■ **Your task**
Using the records that appear below, write out exactly the lines from the one with "synth.distinct_cells=63" through the one with "setup slack, ns: 6.877 / 6.858 / 6.526", keeping both end lines.

** Excerpted records follows **

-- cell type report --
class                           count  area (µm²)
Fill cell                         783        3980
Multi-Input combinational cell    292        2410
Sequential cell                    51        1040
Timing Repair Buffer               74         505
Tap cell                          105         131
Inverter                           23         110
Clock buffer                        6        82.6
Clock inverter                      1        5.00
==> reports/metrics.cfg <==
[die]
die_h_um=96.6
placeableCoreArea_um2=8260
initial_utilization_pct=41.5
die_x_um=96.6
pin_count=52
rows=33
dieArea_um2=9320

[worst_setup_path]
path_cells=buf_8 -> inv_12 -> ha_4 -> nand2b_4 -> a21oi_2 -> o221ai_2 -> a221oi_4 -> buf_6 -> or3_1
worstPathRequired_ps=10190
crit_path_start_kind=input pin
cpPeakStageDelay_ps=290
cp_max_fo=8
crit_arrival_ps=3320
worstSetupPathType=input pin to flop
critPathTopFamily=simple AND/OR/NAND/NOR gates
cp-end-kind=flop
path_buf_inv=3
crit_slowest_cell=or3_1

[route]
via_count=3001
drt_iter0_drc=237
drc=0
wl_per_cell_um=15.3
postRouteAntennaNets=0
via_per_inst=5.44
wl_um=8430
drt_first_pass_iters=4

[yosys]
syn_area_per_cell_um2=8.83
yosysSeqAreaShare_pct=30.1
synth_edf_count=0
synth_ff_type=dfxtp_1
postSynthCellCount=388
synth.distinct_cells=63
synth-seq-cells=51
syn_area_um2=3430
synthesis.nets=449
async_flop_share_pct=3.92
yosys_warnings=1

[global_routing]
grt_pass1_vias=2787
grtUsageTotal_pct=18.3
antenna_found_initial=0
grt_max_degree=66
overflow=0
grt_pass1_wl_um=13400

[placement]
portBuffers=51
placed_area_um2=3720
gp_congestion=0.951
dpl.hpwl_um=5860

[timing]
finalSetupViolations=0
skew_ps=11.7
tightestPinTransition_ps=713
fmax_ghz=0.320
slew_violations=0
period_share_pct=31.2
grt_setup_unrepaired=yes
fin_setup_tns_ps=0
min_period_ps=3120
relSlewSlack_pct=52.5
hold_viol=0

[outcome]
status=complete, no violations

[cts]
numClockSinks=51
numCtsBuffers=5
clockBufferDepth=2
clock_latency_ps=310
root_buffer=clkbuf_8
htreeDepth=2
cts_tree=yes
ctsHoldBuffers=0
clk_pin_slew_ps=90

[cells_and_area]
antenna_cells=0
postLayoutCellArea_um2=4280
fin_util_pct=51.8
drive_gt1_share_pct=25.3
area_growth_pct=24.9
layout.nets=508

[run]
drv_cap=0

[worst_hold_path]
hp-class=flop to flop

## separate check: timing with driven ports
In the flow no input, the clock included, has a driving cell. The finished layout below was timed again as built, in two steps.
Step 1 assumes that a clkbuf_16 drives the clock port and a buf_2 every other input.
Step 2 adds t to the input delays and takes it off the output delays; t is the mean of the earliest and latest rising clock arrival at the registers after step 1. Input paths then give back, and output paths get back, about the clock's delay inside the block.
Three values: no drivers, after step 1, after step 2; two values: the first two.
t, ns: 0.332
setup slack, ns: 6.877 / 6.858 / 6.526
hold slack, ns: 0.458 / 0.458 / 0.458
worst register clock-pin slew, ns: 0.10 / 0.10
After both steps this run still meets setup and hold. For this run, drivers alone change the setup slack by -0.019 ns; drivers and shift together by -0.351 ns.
Source: an optimization exercise on an open RTL-to-GDS flow (aim: small area, a short achievable clock period and few clock cycles). Production flows keep margins and buffers that such runs may drop. Only simulation tests tie the RTL to the original design; equivalence was not proved.

==> v23 <==
==> flow/design.v <==
module Program_Counter
( 
    clk, 
    rst_n, 
    in_address, 
    out_address
);
input clk, rst_n;
input [31:0] in_address;
output reg [31:0] out_address;
always @ (posedge clk or negedge rst_n)
begin
  if(!rst_n)
  out_address <= 32'd0;
  else
  out_address <= in_address;
end
endmodule
module Sign_Extension
( 
    bits16_in, 
    bits32_out 
);
input [15:0] bits16_in;
output wire [31:0] bits32_out;
assign bits32_out = {{16{bits16_in[15]}} , bits16_in[15:0]};
endmodule
module Shifter
(
    indata, 
    shift_amt, 
    shift_left,
    outdata
);
input [31:0] indata;
input [1:0] shift_amt;
input shift_left;
output wire [31:0] outdata;
assign outdata = shift_left ? indata<<shift_amt : indata>>shift_amt;
endmodule
module Adder
( 
    in1, 
    in2, 
    out
);
input [31:0] in1;
input [31:0] in2;
output wire [31:0] out;
assign out = in1 + in2;
endmodule
module Alu_Control
(
	opcode,
	func_field,
	alu_control
);
input [5:0] opcode;
input [5:0] func_field;
output reg [2:0] alu_control;
reg [2:0] func_code;
always @ (*)
begin
	case (func_field)
	6'h20: func_code = 3'h0;
	6'h22: func_code = 3'h1;
	6'h24: func_code = 3'h2;
	6'h25: func_code = 3'h3;
	6'h27: func_code = 3'h4;
	6'h2A: func_code = 3'h5;
	default: func_code = 3'h0;
	endcase
	case (opcode)
	6'h00: alu_control = func_code;
	6'h04: alu_control = 3'h1;
	6'h23: alu_control = 3'h0;
	6'h2B: alu_control = 3'h0;
	default: alu_control = 3'h0;
	endcase
end
endmodule
module Alu_Core
(
	A,
	BX,
	cin,
	op_and,
	op_or,
	op_nor,
	op_slt,
	result,
	all_p
);
input [31:0] A;
input [31:0] BX;
input cin;
input op_and;
input op_or;
input op_nor;
input op_slt;
output reg [31:0] result;
output wire all_p;
wire [31:0] p0 = A ^ BX;
wire [31:0] g0 = A & BX;
wire [31:0] g0c = g0 | {31'd0, p0[0] & cin};
wire [31:0] gl [0:5];
wire [31:0] pl [0:5];
assign gl[0] = g0c;
assign pl[0] = p0;
genvar l, i;
generate
  for (l = 0; l < 5; l = l + 1) begin : lvl
    for (i = 0; i < 32; i = i + 1) begin : bt
      if ((i >> l) & 1) begin : comb
        localparam integer J = ((i >> l) << l) - 1;
        assign gl[l+1][i] = gl[l][i] | (pl[l][i] & gl[l][J]);
        assign pl[l+1][i] = pl[l][i] & pl[l][J];
      end else begin : pass
        assign gl[l+1][i] = gl[l][i];
        assign pl[l+1][i] = pl[l][i];
      end
    end
  end
endgenerate
wire [31:0] carry = {gl[5][30:0], cin};
wire [31:0] sum = p0 ^ carry;
wire ltu = ~gl[5][31];
assign all_p = &p0;
always @ (*)
begin
	if (op_and)      result = g0;
	else if (op_or)  result = g0 | p0;
	else if (op_nor) result = ~(g0 | p0);
	else if (op_slt) result = {31'd0, ltu};
	else             result = sum;
end
endmodule
module Alu_Top
(
    A,
    BX,
    cin,
    op_and,
    op_or,
    op_nor,
    op_slt,
    result,
    all_p
);
input  [31:0] A;
input  [31:0] BX;
input  cin;
input  op_and;
input  op_or;
input  op_nor;
input  op_slt;
output [31:0] result;
output all_p;
Alu_Core alu_core_inst
(
    .A (A),
    .BX (BX),
    .cin (cin),
    .op_and (op_and),
    .op_or (op_or),
    .op_nor (op_nor),
    .op_slt (op_slt),
    .result (result),
    .all_p (all_p)
);
endmodule
module Register_File
(
    clk,
    read_sel1,
    read_sel2,
    write_sel,
    write_data,
    read_data1,
    read_data2
);
input clk;
input [31:0] read_sel1;
input [31:0] read_sel2;
input [31:0] write_sel;
input [31:0] write_data;
output reg [31:0] read_data1;
output reg [31:0] read_data2;
reg [31:0] reg_mem [0:31];
integer i;
always @ (*)
begin
  read_data1 = 32'd0;
  read_data2 = 32'd0;
  for (i = 0; i < 32; i = i + 1) begin
    read_data1 = read_data1 | (reg_mem[i] & {32{read_sel1[i]}});
    read_data2 = read_data2 | (reg_mem[i] & {32{read_sel2[i]}});
  end
end
always @ (posedge clk)
begin
  for (i = 0; i < 32; i = i + 1)
    if (write_sel[i])
      reg_mem[i] <= write_data;
end
endmodule
module Control_Logic
(
    instrn,
	instrn_opcode,
	address_plus_4,
	branch_address,
	ctrl_in_address,
	alu_result,
	zero_out,
	ctrl_write_en,
	ctrl_write_addr,
	read_data2,
	sign_ext_out,
	ctrl_aluin2,
	ctrl_datamem_write_en,
	datamem_read_data,
	ctrl_regwrite_data
);
input [31:0] instrn;	 
input [5:0] instrn_opcode;
input [31:0] address_plus_4;
input [31:0] branch_address;
input [31:0] datamem_read_data;
input [31:0] alu_result;
input zero_out;
input [31:0] read_data2;
input [31:0] sign_ext_out;
output wire [31:0] ctrl_in_address;
output wire ctrl_write_en;
output wire [4:0] ctrl_write_addr;
output wire [31:0] ctrl_aluin2;
output wire ctrl_datamem_write_en;
output wire [31:0] ctrl_regwrite_data;
assign ctrl_in_address = (instrn_opcode==6'h04 && zero_out) ? branch_address : address_plus_4;
assign ctrl_write_en = (instrn_opcode==6'h00) || (instrn_opcode==6'h23);
assign ctrl_write_addr = (instrn_opcode==6'h00) ? instrn[15:11] : instrn[20:16];
assign ctrl_regwrite_data = (instrn_opcode==6'h23) ? datamem_read_data : alu_result;
assign ctrl_aluin2 = (instrn_opcode==6'h23 || instrn_opcode==6'h2B) ? sign_ext_out : read_data2;
assign ctrl_datamem_write_en = (instrn_opcode==6'h2B); 
endmodule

** End of Excerpted records **

■ **Exercise answer**
synth.distinct_cells=63
synth-seq-cells=51
syn_area_um2=3430
synthesis.nets=449
async_flop_share_pct=3.92
yosys_warnings=1

[global_routing]
grt_pass1_vias=2787
grtUsageTotal_pct=18.3
antenna_found_initial=0
grt_max_degree=66
overflow=0
grt_pass1_wl_um=13400

[placement]
portBuffers=51
placed_area_um2=3720
gp_congestion=0.951
dpl.hpwl_um=5860

[timing]
finalSetupViolations=0
skew_ps=11.7
tightestPinTransition_ps=713
fmax_ghz=0.320
slew_violations=0
period_share_pct=31.2
grt_setup_unrepaired=yes
fin_setup_tns_ps=0
min_period_ps=3120
relSlewSlack_pct=52.5
hold_viol=0

[outcome]
status=complete, no violations

[cts]
numClockSinks=51
numCtsBuffers=5
clockBufferDepth=2
clock_latency_ps=310
root_buffer=clkbuf_8
htreeDepth=2
cts_tree=yes
ctsHoldBuffers=0
clk_pin_slew_ps=90

[cells_and_area]
antenna_cells=0
postLayoutCellArea_um2=4280
fin_util_pct=51.8
drive_gt1_share_pct=25.3
area_growth_pct=24.9
layout.nets=508

[run]
drv_cap=0

[worst_hold_path]
hp-class=flop to flop

## separate check: timing with driven ports
In the flow no input, the clock included, has a driving cell. The finished layout below was timed again as built, in two steps.
Step 1 assumes that a clkbuf_16 drives the clock port and a buf_2 every other input.
Step 2 adds t to the input delays and takes it off the output delays; t is the mean of the earliest and latest rising clock arrival at the registers after step 1. Input paths then give back, and output paths get back, about the clock's delay inside the block.
Three values: no drivers, after step 1, after step 2; two values: the first two.
t, ns: 0.332
setup slack, ns: 6.877 / 6.858 / 6.526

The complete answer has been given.